The reporting began in 2022, when she saw a news story about a lawsuit, filed by a Virginia prisoner, saying he’d been attacked in his prison cell by a patrol dog. It seemed like an aberration, but she searched to see whether this had happened before. Beckler discovered a few journalistic reports of prison dog attacks, centered on two high-profile incidents in Virginia in 2021. She soon located other Virginia lawsuits, then dozens of suits in other states, all from prisoners who alleged they’d been mauled by dogs. She ultimately identified a dozen states that authorized the use of attack-trained dogs, and submitted more than 50 record requests to their corrections departments. This brought incident reports, internal emails, euthanasia records, and exclusive videos.
Business Insider launched a public records battle in Virginia, in partnership with a University of Virginia law clinic, as the state deployed dogs far more often than any other. Eventually, the investigators obtained hundreds of incident reports from the state department of corrections. Beckler’s extensive correspondence with prisoners in maximum security facilities produced a cache of additional documents, including grievance reports, and medical records. She contacted corrections officials across the country who had overseen dog programs; and to care providers who had witnessed the aftermath of dog attacks.
Beckler communicated with dozens of incarcerated men: in phone interviews that cut off every 20 minutes; through correspondence over internal messaging systems; and, in one case, via “kite,” a brief message to reach a source in solitary confinement, hand-delivered by a corrections officer. The prisoners who’d been attacked experienced crush injuries, muscle damage, septic infections, and had symptoms of trauma. Many live with persistent, intrusive memories.

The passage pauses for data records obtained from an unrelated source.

**src/hdl/mmcf_pkg.sv**
```systemverilog
// Types and constants of the MIMO channel FIR core.
// No dependencies; every other source file except the macro header imports it.
package mmcf_pkg;

    localparam int SMP_W      = 16;
    localparam int FRAC_SHIFT = 30;
    localparam int CFG_IDX_W  = 3;
    localparam int CFG_DAT_W  = 16;

    localparam logic [1:0] MODE_TAP   = 2'd0;
    localparam logic [1:0] MODE_FIRST = 2'd1;
    localparam logic [1:0] MODE_NEXT  = 2'd2;

    localparam logic [CFG_IDX_W-1:0] CFG_TX_COUNT  = 3'd0;
    localparam logic [CFG_IDX_W-1:0] CFG_RX_COUNT  = 3'd1;
    localparam logic [CFG_IDX_W-1:0] CFG_TAP_COUNT = 3'd2;
    localparam logic [CFG_IDX_W-1:0] CFG_GAIN      = 3'd3;

    localparam logic [15:0] GAIN_UNITY = 16'd32768;

    typedef struct packed {
        logic signed [SMP_W-1:0] re;
        logic signed [SMP_W-1:0] im;
    } t_cplx;

    typedef struct packed {
        logic [1:0]              mode;
        logic [8:0]              tap_addr;
        logic signed [SMP_W-1:0] tap_re;
        logic signed [SMP_W-1:0] tap_im;
        logic signed [SMP_W-1:0] tx0_re;
        logic signed [SMP_W-1:0] tx0_im;
        logic signed [SMP_W-1:0] tx1_re;
        logic signed [SMP_W-1:0] tx1_im;
        logic signed [SMP_W-1:0] tx2_re;
        logic signed [SMP_W-1:0] tx2_im;
        logic signed [SMP_W-1:0] tx3_re;
        logic signed [SMP_W-1:0] tx3_im;
    } t_in_word;

    typedef struct packed {
        logic [1:0]              rx_index;
        logic signed [SMP_W-1:0] rx_re;
        logic signed [SMP_W-1:0] rx_im;
        logic                    last;
    } t_out_word;

    typedef struct packed {
        logic [CFG_IDX_W-1:0] addr;
        logic [CFG_DAT_W-1:0] data;
    } t_cfg_word;

    // Control from the sequencer to the multiply-accumulate unit
    typedef struct packed {
        logic clear;
        logic valid;
        logic zero;
    } t_mac_ctl;

endpackage

```
**src/hdl/mmcf_mac.sv**
```systemverilog
// Complex multiply-accumulate unit: one tap times one sample per cycle.
// Depends on mmcf_pkg.
module mmcf_mac #(
    parameter int ACC_W = 40
) (
    input  logic                    i_clk,
    input  logic                    i_rst_n,
    input  mmcf_pkg::t_mac_ctl      i_ctl,
    input  mmcf_pkg::t_cplx         i_x,
    input  mmcf_pkg::t_cplx         i_c,
    output logic signed [ACC_W-1:0] o_acc_re,
    output logic signed [ACC_W-1:0] o_acc_im,
    output logic                    o_busy
);
    import mmcf_pkg::*;

    logic signed [2*SMP_W-1:0] r_p_rr, r_p_ii, r_p_ri, r_p_ir;
    logic                      r_v2;
    logic signed [ACC_W-1:0]   r_acc_re, r_acc_im;
    logic signed [2*SMP_W:0]   w_term_re, w_term_im;

    // Register the four partial products; a term past the history reads as zero
    always_ff @(posedge i_clk) begin
        if (i_ctl.zero) begin
            r_p_rr <= '0;
            r_p_ii <= '0;
            r_p_ri <= '0;
            r_p_ir <= '0;
        end else begin
            r_p_rr <= i_x.re * i_c.re;
            r_p_ii <= i_x.im * i_c.im;
            r_p_ri <= i_x.re * i_c.im;
            r_p_ir <= i_x.im * i_c.re;
        end
    end

    assign w_term_re = (2*SMP_W+1)'(r_p_rr) - (2*SMP_W+1)'(r_p_ii);
    assign w_term_im = (2*SMP_W+1)'(r_p_ri) + (2*SMP_W+1)'(r_p_ir);

    // Accumulate the real and imaginary sums
    always_ff @(posedge i_clk) begin
        if (!i_rst_n) begin
            r_v2     <= 1'b0;
            r_acc_re <= '0;
            r_acc_im <= '0;
        end else begin
            r_v2 <= i_ctl.valid;
            if (i_ctl.clear) begin
                r_acc_re <= '0;
                r_acc_im <= '0;
            end else if (r_v2) begin
                r_acc_re <= r_acc_re + ACC_W'(w_term_re);
                r_acc_im <= r_acc_im + ACC_W'(w_term_im);
            end
        end
    end

    assign o_acc_re = r_acc_re;
    assign o_acc_im = r_acc_im;
    assign o_busy   = r_v2;

endmodule

```
**config.mk**
```make
export PLATFORM = sky130hd
export DESIGN_NAME = mmcf_mac
export DESIGN_NICKNAME = d
export VERILOG_FILES = /design/src/hdl/mmcf_pkg.sv /design/src/hdl/mmcf_mac.sv
export SDC_FILE = /design/constraint.sdc
export NUM_CORES = 2
export LEC_CHECK = 0
export BUFFER_PORTS_ARGS = -buffer_cell sky130_fd_sc_hd__buf_4
export CAP_MARGIN = 40
export CORE_ASPECT_RATIO = 1.4
export CORE_UTILIZATION = 60
export DETAILED_ROUTE_END_ITERATION = 12
export PLACE_DENSITY = 0.74
export SETUP_SLACK_MARGIN = 0.1
export SLEW_MARGIN = 40
export SYNTH_ARGS = -nofsm -noshare
export SYNTH_HDL_FRONTEND = slang
export SYNTH_SLANG_ARGS = --single-unit
export TNS_END_PERCENT = 100
```
**constraint.sdc**
```tcl
create_clock -name i_clk -period 8.6 [get_ports i_clk]
set_input_delay 1.72 -clock i_clk [delete_from_list [all_inputs] [get_ports i_clk]]
set_output_delay 1.72 -clock i_clk [all_outputs]
set_load 0.01 [all_outputs]
```
==> reports/metrics.cfg <==
[outcome]
outcome = complete, no violations

[synth]
synth_area_leaders = fa_1 (44%), ha_1 (9.9%), inv_1 (9.8%)
yosysWarnings = 0
synthArstFlopShare_pct = 0
synth.avg_cell_area_um2 = 9.075
syn_area_um2 = 51110
ys_ff_latch = 209
syn-num-nets = 7234
synth_edf_count = 0
synth_top_area_share_pct = 44.14
postSynthCellCount = 5632
synth-main-ff-cell = dfxtp_1
yosysTopAreaCell = fa_1
synth.distinct_cells = 80
seq_area_frac_synth_pct = 8.186

[worst_setup_path]
r2r-end = o_acc_re[38]
r2r_cells = 15
cp-end-kind = register
critPathKind = in2reg
crit_path_start = i_c[17]
worst-path-max-fanout = 24
rrSetupSlack_ns = 4.19
crit_required_ns = 9.02
reg2reg_from = o_acc_re[13]
start_kind = input pin
arrival_ns = 8.10

[floorplanning]
io_pins = 150
num_rows = 126
fp.dieArea_um2 = 86380
start_util_pct = 60.60
core-area_um2 = 84340
fp.dieH_um = 347.3
fp.dieW_um = 248.7

[detailed_routing]
first_iter_violations = 2240
drt_wl_total_mm = 127.8
firstDrtPassIters = 6
vias = 37424
antenna_left = 0
wire_per_inst_um = 19.03
viasPerCell = 5.570
drcViolationCount = 0

[place]
hpwl_mm = 104.5
placement.io_buffers = 149
dp_slack_ns = 0.3668
placed_area_um2 = 52990
gp_congestion = 0.9246

[hold_path]
hold-path-endpoint = o_acc_im[0]
hold_class = reg2reg
min_path_cells = 2
worstHoldStart = o_acc_im[0]

[clock_tree]
clkTransAtPathRegs_ns = 0.07
clk_latency_ns = 0.60
ctsHoldBuffers = 0
clkSinkCount = 209
htree_num_levels = 1
post-cts-setup-buffers = 0
cts_resized = 0
numCtsBuffers = 25
cts_buffer_depth = 3
cts_root_buffer = clkbuf_16
cts_tree = done

[timing]
setup_slack_ns = 0.9195
setup_violations = 0
whs_ns = 0.4961
min_period_ns = 7.680
finClkSkew_ns = 0.04205
drv_slew = 0
timing.setup.tns_ns = 0
timing.final.crit_share_pct = 89.31
hold_violations = 0
timing.fmax_ghz = 0.1302
slew_headroom_pct = 48.33
tightest_slew_ns = 0.7740
rsz0062_at_grt = false

[cells_and_area]
final_nets = 7212
final_cell_area_um2 = 53830
drive_gt1_share_pct = 4.708
layout_commonest_cell = inv_1
area_growth_pct = 5.317
layout_common_cells = inv_1 (1330), fa_1 (1127), nand2_1 (532)

[global_route]
antenna_found_initial = 10
gr-total-overflow = 0
track_usage_pct = 31.06
grt_max_degree = 72
grt_pass1_wl_mm = 210.6
grt_pass1_vias = 40762

[flow_run]
drv_cap = 0

kinds of logic after synthesis:
logic type / share of synthesized area [%]
AO/OA/AOI/OAI: 6.881
XOR/XNOR: 3.547
adder cells (fa/ha/maj): 54.08
buffers and inverters: 11.51
flip-flops: 8.186
multiplexers: 1.099
AND/OR/NAND/NOR: 14.70
metrics by stage:
| step | utilization, % | instances |
|---|---|---|
| 3_5_place_dp | 62.83 | 6671 |
| 6_report | 63.82 | 6719 |
| 3_3_place_gp | 62.83 | 6671 |
| 4_1_cts | 63.81 | 6717 |
| 5_1_grt | 63.82 | 6718 |
| 2_1_floorplan | - | 5632 |
sequential cells by signal, indices dropped and copies added, names as in the netlist:
| name | count |
|---|---|
| r_p_ri | 32 |
| r_p_rr | 32 |
| o_busy | 1 |
| o_acc_re | 40 |
| o_acc_im | 40 |
| r_p_ir | 32 |
| r_p_ii | 32 |
synth_stat cells (all sizes together) (5+ instances only):
| master | instances |
|---|---|
| a31oi | 18 |
| nor3 | 35 |
| o211ai | 11 |
| a21boi | 6 |
| inv | 1330 |
| o21ai | 96 |
| dfxtp | 209 |
| xor2 | 73 |
| a21o | 97 |
| nand2b | 44 |
| xnor2 | 134 |
| and2 | 496 |
| or3 | 17 |
| nand3 | 27 |
| and3 | 9 |
| a21oi | 158 |
| o21a | 30 |
| mux2i | 55 |
| o31a | 5 |
| nor2b | 36 |
| nand3b | 9 |
| clkbuf | 220 |
| nand4 | 14 |
| nand2 | 532 |
| a2111oi | 5 |
| a211oi | 26 |
| o21bai | 22 |
| ha | 406 |
| o31ai | 16 |
| fa | 1127 |
| nor2 | 287 |
| or2 | 5 |
| a31o | 6 |
| buf | 14 |
how the worst max path moves through the flow:
stage	endpoint	slack (ns)	cells past startpoint
6_report	r_p_ir[25]	0.92	22
3_3_place_gp	r_p_ir[25]	0.41	22
3_5_place_dp	r_p_ir[25]	0.37	22
4_1_cts	r_p_ir[25]	0.98	22
5_1_grt	r_p_ii[31]	0.52	22
2_1_floorplan	r_p_ri[31]	1.06	21
metal layers:
layer	routed length, um	vias up	track usage, %
met2	64930	1262	55.26
li1	-	16706	-
met3	7328	378	3.499
met4	8326	14	17.34
met1	47160	19064	36.61
met5	92	-	0
final cells by class:
type / count / area, um^2
Antenna cell: 2 / 5.005
Clock buffer: 30 / 674.4
Clock inverter: 16 / 151.4
Fill cell: 7022 / 30510
Inverter: 1330 / 4992
Multi-Input combinational cell: 3859 / 41050
Sequential cell: 209 / 4189
Tap cell: 1088 / 1361
Timing Repair Buffer: 185 / 1409
critical path: stages:
cell and delay (ns):
buf_4 0.30, nand2_1 0.31, fa_1 0.57, fa_1 0.51
fa_1 0.52, inv_1 0.06, fa_1 0.49, fa_1 0.50
inv_1 0.05, fa_1 0.47, inv_1 0.04, ha_1 0.35
a21o_1 0.20, a21o_1 0.19, a2111oi_2 0.36, o31ai_1 0.17
nand3_1 0.17, o21ai_1 0.13, a21o_1 0.21, a21o_1 0.20
a2111oi_0 0.46, nor4b_1 0.12
Power is not shown: default switching activity piles up to over one toggle a cycle in this logic, so the estimate is an artifact.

For a disturbing, accompanying video documentary, Beckler secured exclusive footage and interviews with key players, including a former corrections commissioner, a former Virginia dog handler, and two former prisoners who spoke vividly and emotionally about their experience of being attacked. “The screaming, the fighting, the blood,” one source said. “It’s just not something you forget.”
In digging into the history of these programs, Beckler pursued other troubling leads. She discovered a 2005 report from the Department of Justice inspector general that mentioned the corrections commissioner who introduced attack dogs to Arizona had served as a civilian advisor at the notorious Abu Ghraib prison in Iraq. Human rights abuses at that facility, including the use of dogs to terrorize inmates, became the subject of military courts-martial. She combed through the report to identify every civilian corrections advisor who served in Abu Ghraib and researched each one, ultimately discovering that they all had run U.S. prison dog programs.

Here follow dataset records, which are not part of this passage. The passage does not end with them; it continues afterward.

**config.mk**
```make
export PLATFORM = sky130hd
export DESIGN_NAME = mmcf_scale
export DESIGN_NICKNAME = d
export VERILOG_FILES = /design/src/hdl/mmcf_pkg.sv /design/src/hdl/mmcf_scale.sv
export SDC_FILE = /design/constraint.sdc
export NUM_CORES = 2
export LEC_CHECK = 0
export ABC_AREA = 1
export CORE_UTILIZATION = 52
export CTS_BUF_LIST = sky130_fd_sc_hd__clkbuf_16
export CTS_CLUSTER_DIAMETER = 50
export DETAILED_ROUTE_END_ITERATION = 10
export DONT_BUFFER_PORTS = 1
export GPL_ROUTABILITY_DRIVEN = 0
export PLACE_DENSITY_LB_ADDON = 0.05
export SYNTH_ARGS = -nofsm -noshare
export SYNTH_HDL_FRONTEND = slang
export SYNTH_SLANG_ARGS = --single-unit
```
**constraint.sdc**
```tcl
create_clock -name i_clk -period 14.7 [get_ports i_clk]
set_input_delay 2.94 -clock i_clk [delete_from_list [all_inputs] [get_ports i_clk]]
set_output_delay 2.94 -clock i_clk [all_outputs]
set_load 0.02 [all_outputs]
```
**src/hdl/mmcf_pkg.sv**
```systemverilog
// Types and constants of the MIMO channel FIR core.
// No dependencies; every other source file except the macro header imports it.
package mmcf_pkg;

    localparam int SMP_W      = 16;
    localparam int FRAC_SHIFT = 30;
    localparam int CFG_IDX_W  = 3;
    localparam int CFG_DAT_W  = 16;

    localparam logic [1:0] MODE_TAP   = 2'd0;
    localparam logic [1:0] MODE_FIRST = 2'd1;
    localparam logic [1:0] MODE_NEXT  = 2'd2;

    localparam logic [CFG_IDX_W-1:0] CFG_TX_COUNT  = 3'd0;
    localparam logic [CFG_IDX_W-1:0] CFG_RX_COUNT  = 3'd1;
    localparam logic [CFG_IDX_W-1:0] CFG_TAP_COUNT = 3'd2;
    localparam logic [CFG_IDX_W-1:0] CFG_GAIN      = 3'd3;

    localparam logic [15:0] GAIN_UNITY = 16'd32768;

    typedef struct packed {
        logic signed [SMP_W-1:0] re;
        logic signed [SMP_W-1:0] im;
    } t_cplx;

    typedef struct packed {
        logic [1:0]              mode;
        logic [8:0]              tap_addr;
        logic signed [SMP_W-1:0] tap_re;
        logic signed [SMP_W-1:0] tap_im;
        logic signed [SMP_W-1:0] tx0_re;
        logic signed [SMP_W-1:0] tx0_im;
        logic signed [SMP_W-1:0] tx1_re;
        logic signed [SMP_W-1:0] tx1_im;
        logic signed [SMP_W-1:0] tx2_re;
        logic signed [SMP_W-1:0] tx2_im;
        logic signed [SMP_W-1:0] tx3_re;
        logic signed [SMP_W-1:0] tx3_im;
    } t_in_word;

    typedef struct packed {
        logic [1:0]              rx_index;
        logic signed [SMP_W-1:0] rx_re;
        logic signed [SMP_W-1:0] rx_im;
        logic                    last;
    } t_out_word;

    typedef struct packed {
        logic [CFG_IDX_W-1:0] addr;
        logic [CFG_DAT_W-1:0] data;
    } t_cfg_word;

    // Control from the sequencer to the multiply-accumulate unit
    typedef struct packed {
        logic clear;
        logic valid;
        logic zero;
    } t_mac_ctl;

endpackage

```
**src/hdl/mmcf_scale.sv**
```systemverilog
// Gain scaling: sum times gain, floor shift back to Q1.15, saturate.
// Depends on mmcf_pkg. Done follows start through the valid registers r_v1 and r_v2.
module mmcf_scale #(
    parameter int ACC_W = 40
) (
    input  logic                          i_clk,
    input  logic                          i_rst_n,
    input  logic                          i_start,
    input  logic signed [ACC_W-1:0]       i_acc_re,
    input  logic signed [ACC_W-1:0]       i_acc_im,
    input  logic [15:0]                   i_gain,
    output logic                          o_done,
    output logic signed [mmcf_pkg::SMP_W-1:0] o_re,
    output logic signed [mmcf_pkg::SMP_W-1:0] o_im
);
    import mmcf_pkg::*;

    localparam int LO_W = ACC_W / 2;
    localparam int HI_W = ACC_W - LO_W;
    localparam int V_W  = ACC_W + 17;
    localparam logic signed [V_W-1:0] Q_MAX = V_W'(32767);
    localparam logic signed [V_W-1:0] Q_MIN = V_W'(-32768);

    logic [LO_W+15:0]        r_lo_re, r_lo_im;
    logic signed [HI_W+16:0] r_hi_re, r_hi_im;
    logic                    r_v1, r_v2;
    logic signed [SMP_W-1:0] r_re, r_im;

    function automatic logic signed [SMP_W-1:0] f_finish(
        input logic signed [HI_W+16:0] hi,
        input logic [LO_W+15:0]        lo
    );
        logic signed [V_W-1:0] v;
        logic signed [V_W-1:0] q;
        v = (V_W'(hi) <<< LO_W) + V_W'(signed'({1'b0, lo}));
        q = v >>> FRAC_SHIFT;
        if (q > Q_MAX) begin
            q = Q_MAX;
        end else if (q < Q_MIN) begin
            q = Q_MIN;
        end
        return q[SMP_W-1:0];
    endfunction

    // Split each sum in halves so that no product grows past the multiplier width
    always_ff @(posedge i_clk) begin
        r_lo_re <= i_acc_re[LO_W-1:0] * i_gain;
        r_lo_im <= i_acc_im[LO_W-1:0] * i_gain;
        r_hi_re <= signed'(i_acc_re[ACC_W-1:LO_W]) * signed'({1'b0, i_gain});
        r_hi_im <= signed'(i_acc_im[ACC_W-1:LO_W]) * signed'({1'b0, i_gain});
        if (r_v1) begin
            r_re <= f_finish(r_hi_re, r_lo_re);
            r_im <= f_finish(r_hi_im, r_lo_im);
        end
    end

    // Track the two stages
    always_ff @(posedge i_clk) begin
        if (!i_rst_n) begin
            r_v1 <= 1'b0;
            r_v2 <= 1'b0;
        end else begin
            r_v1 <= i_start;
            r_v2 <= r_v1;
        end
    end

    assign o_done = r_v2;
    assign o_re   = r_re;
    assign o_im   = r_im;

endmodule

```
==> metrics.txt <==
# TYPE chip_impl_metric gauge
chip_impl_info{name="status",value="finished clean"} 1
chip_impl_metric{name="worst_path_buf_inv",unit=""} 4
chip_impl_metric{name="finalSetupTns",unit="ps"} 0
chip_impl_info{name="crit_type",value="in -> reg"} 1
chip_impl_metric{name="postCtsResizedCells",unit=""} 0
chip_impl_metric{name="drc_errors",unit=""} 0
chip_impl_metric{name="count_of_vias_placed_by_the_detailed_router",unit=""} 40400
chip_impl_info{name="timing.hold.worst.start",value="r_hi_im[36]"} 1
chip_impl_metric{name="dr.pass1.iters",unit=""} 5
chip_impl_metric{name="slew_viol_final",unit=""} 0
chip_impl_info{name="critical_path.reg2reg.endpoint",value="o_re[11]"} 1
chip_impl_metric{name="pin_count_of_the_biggest_net_entering_global_routing",unit=""} 81
chip_impl_metric{name="fp.dieH",unit="microns"} 321
chip_impl_metric{name="clock.fmax",unit="GHz"} 0.125
chip_impl_metric{name="ant_nets",unit=""} 0
chip_impl_metric{name="grt_first_pass_wirelength",unit="microns"} 229000
chip_impl_metric{name="hold_viol_final",unit=""} 0
chip_impl_info{name="critPathSlowestCell",value="sky130_fd_sc_hd__fa_1"} 1
chip_impl_metric{name="regToRegSetupSlack",unit="ps"} 11950
chip_impl_metric{name="cap_viol_max_count",unit=""} 0
chip_impl_metric{name="period_minus_slack",unit="ps"} 8000
chip_impl_metric{name="initial_utilization",unit="%"} 52.7
chip_impl_metric{name="post_route_cells_drive_above_1_share",unit="%"} 1.16
chip_impl_metric{name="ctsHtreeMaxLevel",unit=""} 4
chip_impl_metric{name="synthToLayoutAreaGrowth",unit="%"} 2.10
chip_impl_metric{name="antenna_found_initial",unit=""} 0
chip_impl_metric{name="timing.final.setup_violations",unit=""} 0
chip_impl_metric{name="num_antenna_cells",unit=""} 0
chip_impl_metric{name="ctsHoldBuffers",unit=""} 0
chip_impl_info{name="cp-start-kind",value="primary input"} 1
chip_impl_metric{name="critPathRequiredTime",unit="ps"} 15100
chip_impl_metric{name="cts_clock_pin_slew_for_the_worst_setup_and_hold_paths",unit="ps"} 70
chip_impl_metric{name="post-route-period-util",unit="%"} 54.4
chip_impl_info{name="worstPathCellList",value="nand2_1, inv_1, fa_1, fa_1, fa_1, fa_1, fa_1, inv_1, fa_1, inv_1, ha_1, a21oi_1, o21ai_0, inv_1, o21ai_0, nand2_1, nand3_1, a31oi_1, xor2_1"} 1
chip_impl_metric{name="grt_pass1_vias",unit=""} 43400
chip_impl_info{name="regToRegStartpoint",value="r_lo_re[28]"} 1
chip_impl_metric{name="global_route.usage.total",unit="%"} 28.1
chip_impl_metric{name="totalWireLength",unit="microns"} 137000
chip_impl_metric{name="fp.dieW",unit="microns"} 321
chip_impl_metric{name="cts_inserted_buffers",unit=""} 17
chip_impl_metric{name="synthesis.nets",unit=""} 8650
chip_impl_info{name="layout.cells.most_common_list",value="sky130_fd_sc_hd__inv_1 (2138), sky130_fd_sc_hd__nand2_1 (1903), sky130_fd_sc_hd__fa_1 (1140), sky130_fd_sc_hd__ha_1 (426), sky130_fd_sc_hd__nor2_1 (218)"} 1
chip_impl_metric{name="syn_area_per_cell",unit="sq um"} 7.58
chip_impl_metric{name="worst_path_largest_cell_delay",unit="ps"} 910
chip_impl_info{name="cpLargestDelayFamily",value="adder cells"} 1
chip_impl_metric{name="vias_per_cell",unit=""} 5.01
chip_impl_metric{name="overflow",unit=""} 0
chip_impl_metric{name="cts_sinks",unit=""} 140
chip_impl_metric{name="synthesis.area",unit="sq mm"} 0.0530
chip_impl_info{name="root_buffer",value="sky130_fd_sc_hd__clkbuf_16"} 1
chip_impl_metric{name="dp_hpwl",unit="microns"} 105000
chip_impl_metric{name="synth-warning-count",unit=""} 0
chip_impl_metric{name="routedWlPerCell",unit="microns"} 16.9
chip_impl_info{name="cpMostUsedCell",value="sky130_fd_sc_hd__fa_1"} 1
chip_impl_metric{name="clock_latency_late_sink",unit="ps"} 470
chip_impl_metric{name="floorplan.core_area",unit="sq mm"} 0.101
chip_impl_metric{name="postLayoutCoreUtil",unit="%"} 53.8
chip_impl_metric{name="netlist_instances",unit=""} 6985
chip_impl_metric{name="ios",unit=""} 132
chip_impl_info{name="timing.hold.worst.class",value="reg -> reg"} 1
chip_impl_metric{name="detail_route.iter0.violations",unit=""} 2583
chip_impl_metric{name="std_cell_rows",unit=""} 116
chip_impl_info{name="layout.cells.most_common",value="sky130_fd_sc_hd__inv_1"} 1
chip_impl_metric{name="max_slew_margin",unit="%"} 33.0
chip_impl_metric{name="worst_tran_pin_value",unit="ps"} 1000
chip_impl_metric{name="critical_path_peak_fanout",unit=""} 80
chip_impl_metric{name="die-area",unit="sq mm"} 0.103
chip_impl_metric{name="ys_ff_latch",unit=""} 140
chip_impl_metric{name="synth_cell_type_count",unit=""} 54
chip_impl_info{name="setup_repair_after_global_routing_missed_its_margin",value="false"} 1
chip_impl_metric{name="fin_nets",unit=""} 8365
chip_impl_metric{name="worst-r2r-cell-count",unit=""} 14
chip_impl_info{name="endpoint",value="r_hi_im[36]"} 1
chip_impl_info{name="critPathCaptureType",value="flop"} 1
chip_impl_info{name="timing_startpoint_of_the_critical_path",value="i_gain[2]"} 1
chip_impl_info{name="cts_tree",value="done"} 1
chip_impl_metric{name="post-cts-setup-buffer-count",unit=""} 0
chip_impl_metric{name="synth_sequential_area_ratio",unit="%"} 5.90
chip_impl_metric{name="worstSetupPathDepth",unit=""} 19
chip_impl_metric{name="critical_path_arrival",unit="ps"} 8400
chip_impl_metric{name="placement.io_buffers",unit=""} 0
chip_impl_metric{name="cts-root-to-sink-buffers",unit=""} 2
chip_impl_metric{name="skew",unit="ps"} 11.8
[worst min path at each step]
| stage | cells after the start | slack, ps | end |
|---|---|---|---|
| floorplan | 2 | 610 | o_im[15] |
| global placement | 2 | 640 | o_im[15] |
| detailed placement | 2 | 650 | o_im[15] |
| CTS | 2 | 660 | o_im[15] |
| global route | 2 | 690 | o_im[15] |
| finish | 2 | 650 | o_im[15] |
[cell usage after synthesis, drive strengths merged]
master | instances | area, sq um
buf | 10 | 71.3
o21a | 16 | 120
fa | 1140 | 22800
a31oi | 17 | 106
nand2b | 1 | 6.26
nand4 | 27 | 169
and2 | 4 | 25.0
o22ai | 1 | 6.26
nor3 | 33 | 186
nor2 | 225 | 872
o21bai | 12 | 90.1
nand2 | 1916 | 7230
o211ai | 3 | 22.5
nand3 | 124 | 696
ha | 426 | 5330
o311ai | 1 | 8.76
a21oi | 157 | 790
inv | 2141 | 8040
o211a | 1 | 10.0
nand3b | 9 | 67.6
clkbuf | 294 | 1100
o2bb2ai | 1 | 8.76
a31o | 1 | 8.76
xnor2 | 39 | 342
a21boi | 9 | 67.6
or2 | 2 | 12.5
o221ai | 1 | 8.76
edfxtp | 32 | 961
o221a | 1 | 11.3
dfxtp | 108 | 2160
a21o | 23 | 173
o21ai | 99 | 503
nor4 | 13 | 81.3
a221oi | 7 | 61.3
xor2 | 84 | 754
o31ai | 1 | 7.51
a211oi | 6 | 45.0
[worst min-delay path, stage by stage, from the launching register on]
cell	delay [ps]
sky130_fd_sc_hd__dfxtp_1	310
sky130_fd_sc_hd__inv_1	60
sky130_fd_sc_hd__xor2_1	100
[area by class of cell]
cell class / count / area (sq um)
Clock buffer: 19 / 475
Clock inverter: 13 / 114
Fill cell: 9869 / 46500
Inverter: 2141 / 8040
Multi-Input combinational cell: 4400 / 40600
Sequential cell: 140 / 3120
Tap cell: 1357 / 1700
[state kept, by name (all words and copies together) (netlist names)]
name     cells
r_v1         1
r_lo_im     16
o_done       1
r_hi_im     37
o_re        16
r_lo_re     16
o_im        16
r_hi_re     37
[kinds of logic (layout without fill, tap and decap cells)]
family	count (synthesis)	after routing	share of synthesized area (%)
compound gates	357	357	3.87
xor+xnor	123	123	2.07
fa+ha+maj	1566	1566	53.1
buf+inv	2445	2173	17.4
flops	140	140	5.90
simple gates	2354	2354	17.6
[metal layers]
metal  share of wire, %  global-route usage [%]  vias to the layer above
li1                   -                       -                    19100
met1                 45                    38.5                    20100
met2                 48                    47.8                     1069
met3                5.7                    3.49                      150
met4                1.8                    5.47                        0
met5                  0                       0                        -
[through the flow]
step	hold slack, ps	instance area, sq um	worst slack [ps]	std cells
detailed placement	652	53500	6290	8038
finish	653	54100	6700	8070
global placement	643	53500	6320	8038
global route	693	54100	6460	8070
floorplan	611	53000	6290	6985
CTS	664	54100	6800	8070
Power is left out: the tool's default activity adds up to more than one toggle a clock period on the data nets, which glitch-free logic cannot reach.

When a former prisoner told Beckler an officer had shouted racial slurs at him during a dog attack, she tracked down other racial incidents in civil complaints, a human rights report, and a Department of Justice investigation. She also disclosed a particularly troubling cluster of attacks on men who were shackled.
When this report was published, Virginia’s corrections commissioner stepped down, and the new corrections commissioner invited Beckler to brief him on her reporting. In March, 2024, the Governor of Virginia signed bipartisan legislation to regulate the use of patrol dogs in state prisons. The law severely limits the use of attack-trained dogs except in extremely limited circumstances.
Hannah Beckler is an award-winning reporter and senior editor on the investigations team at Business Insider. Prior to joining Business Insider, her reporting appeared in The New Republic and Documented. She’s originally from Colorado and is now based in Brooklyn, NY.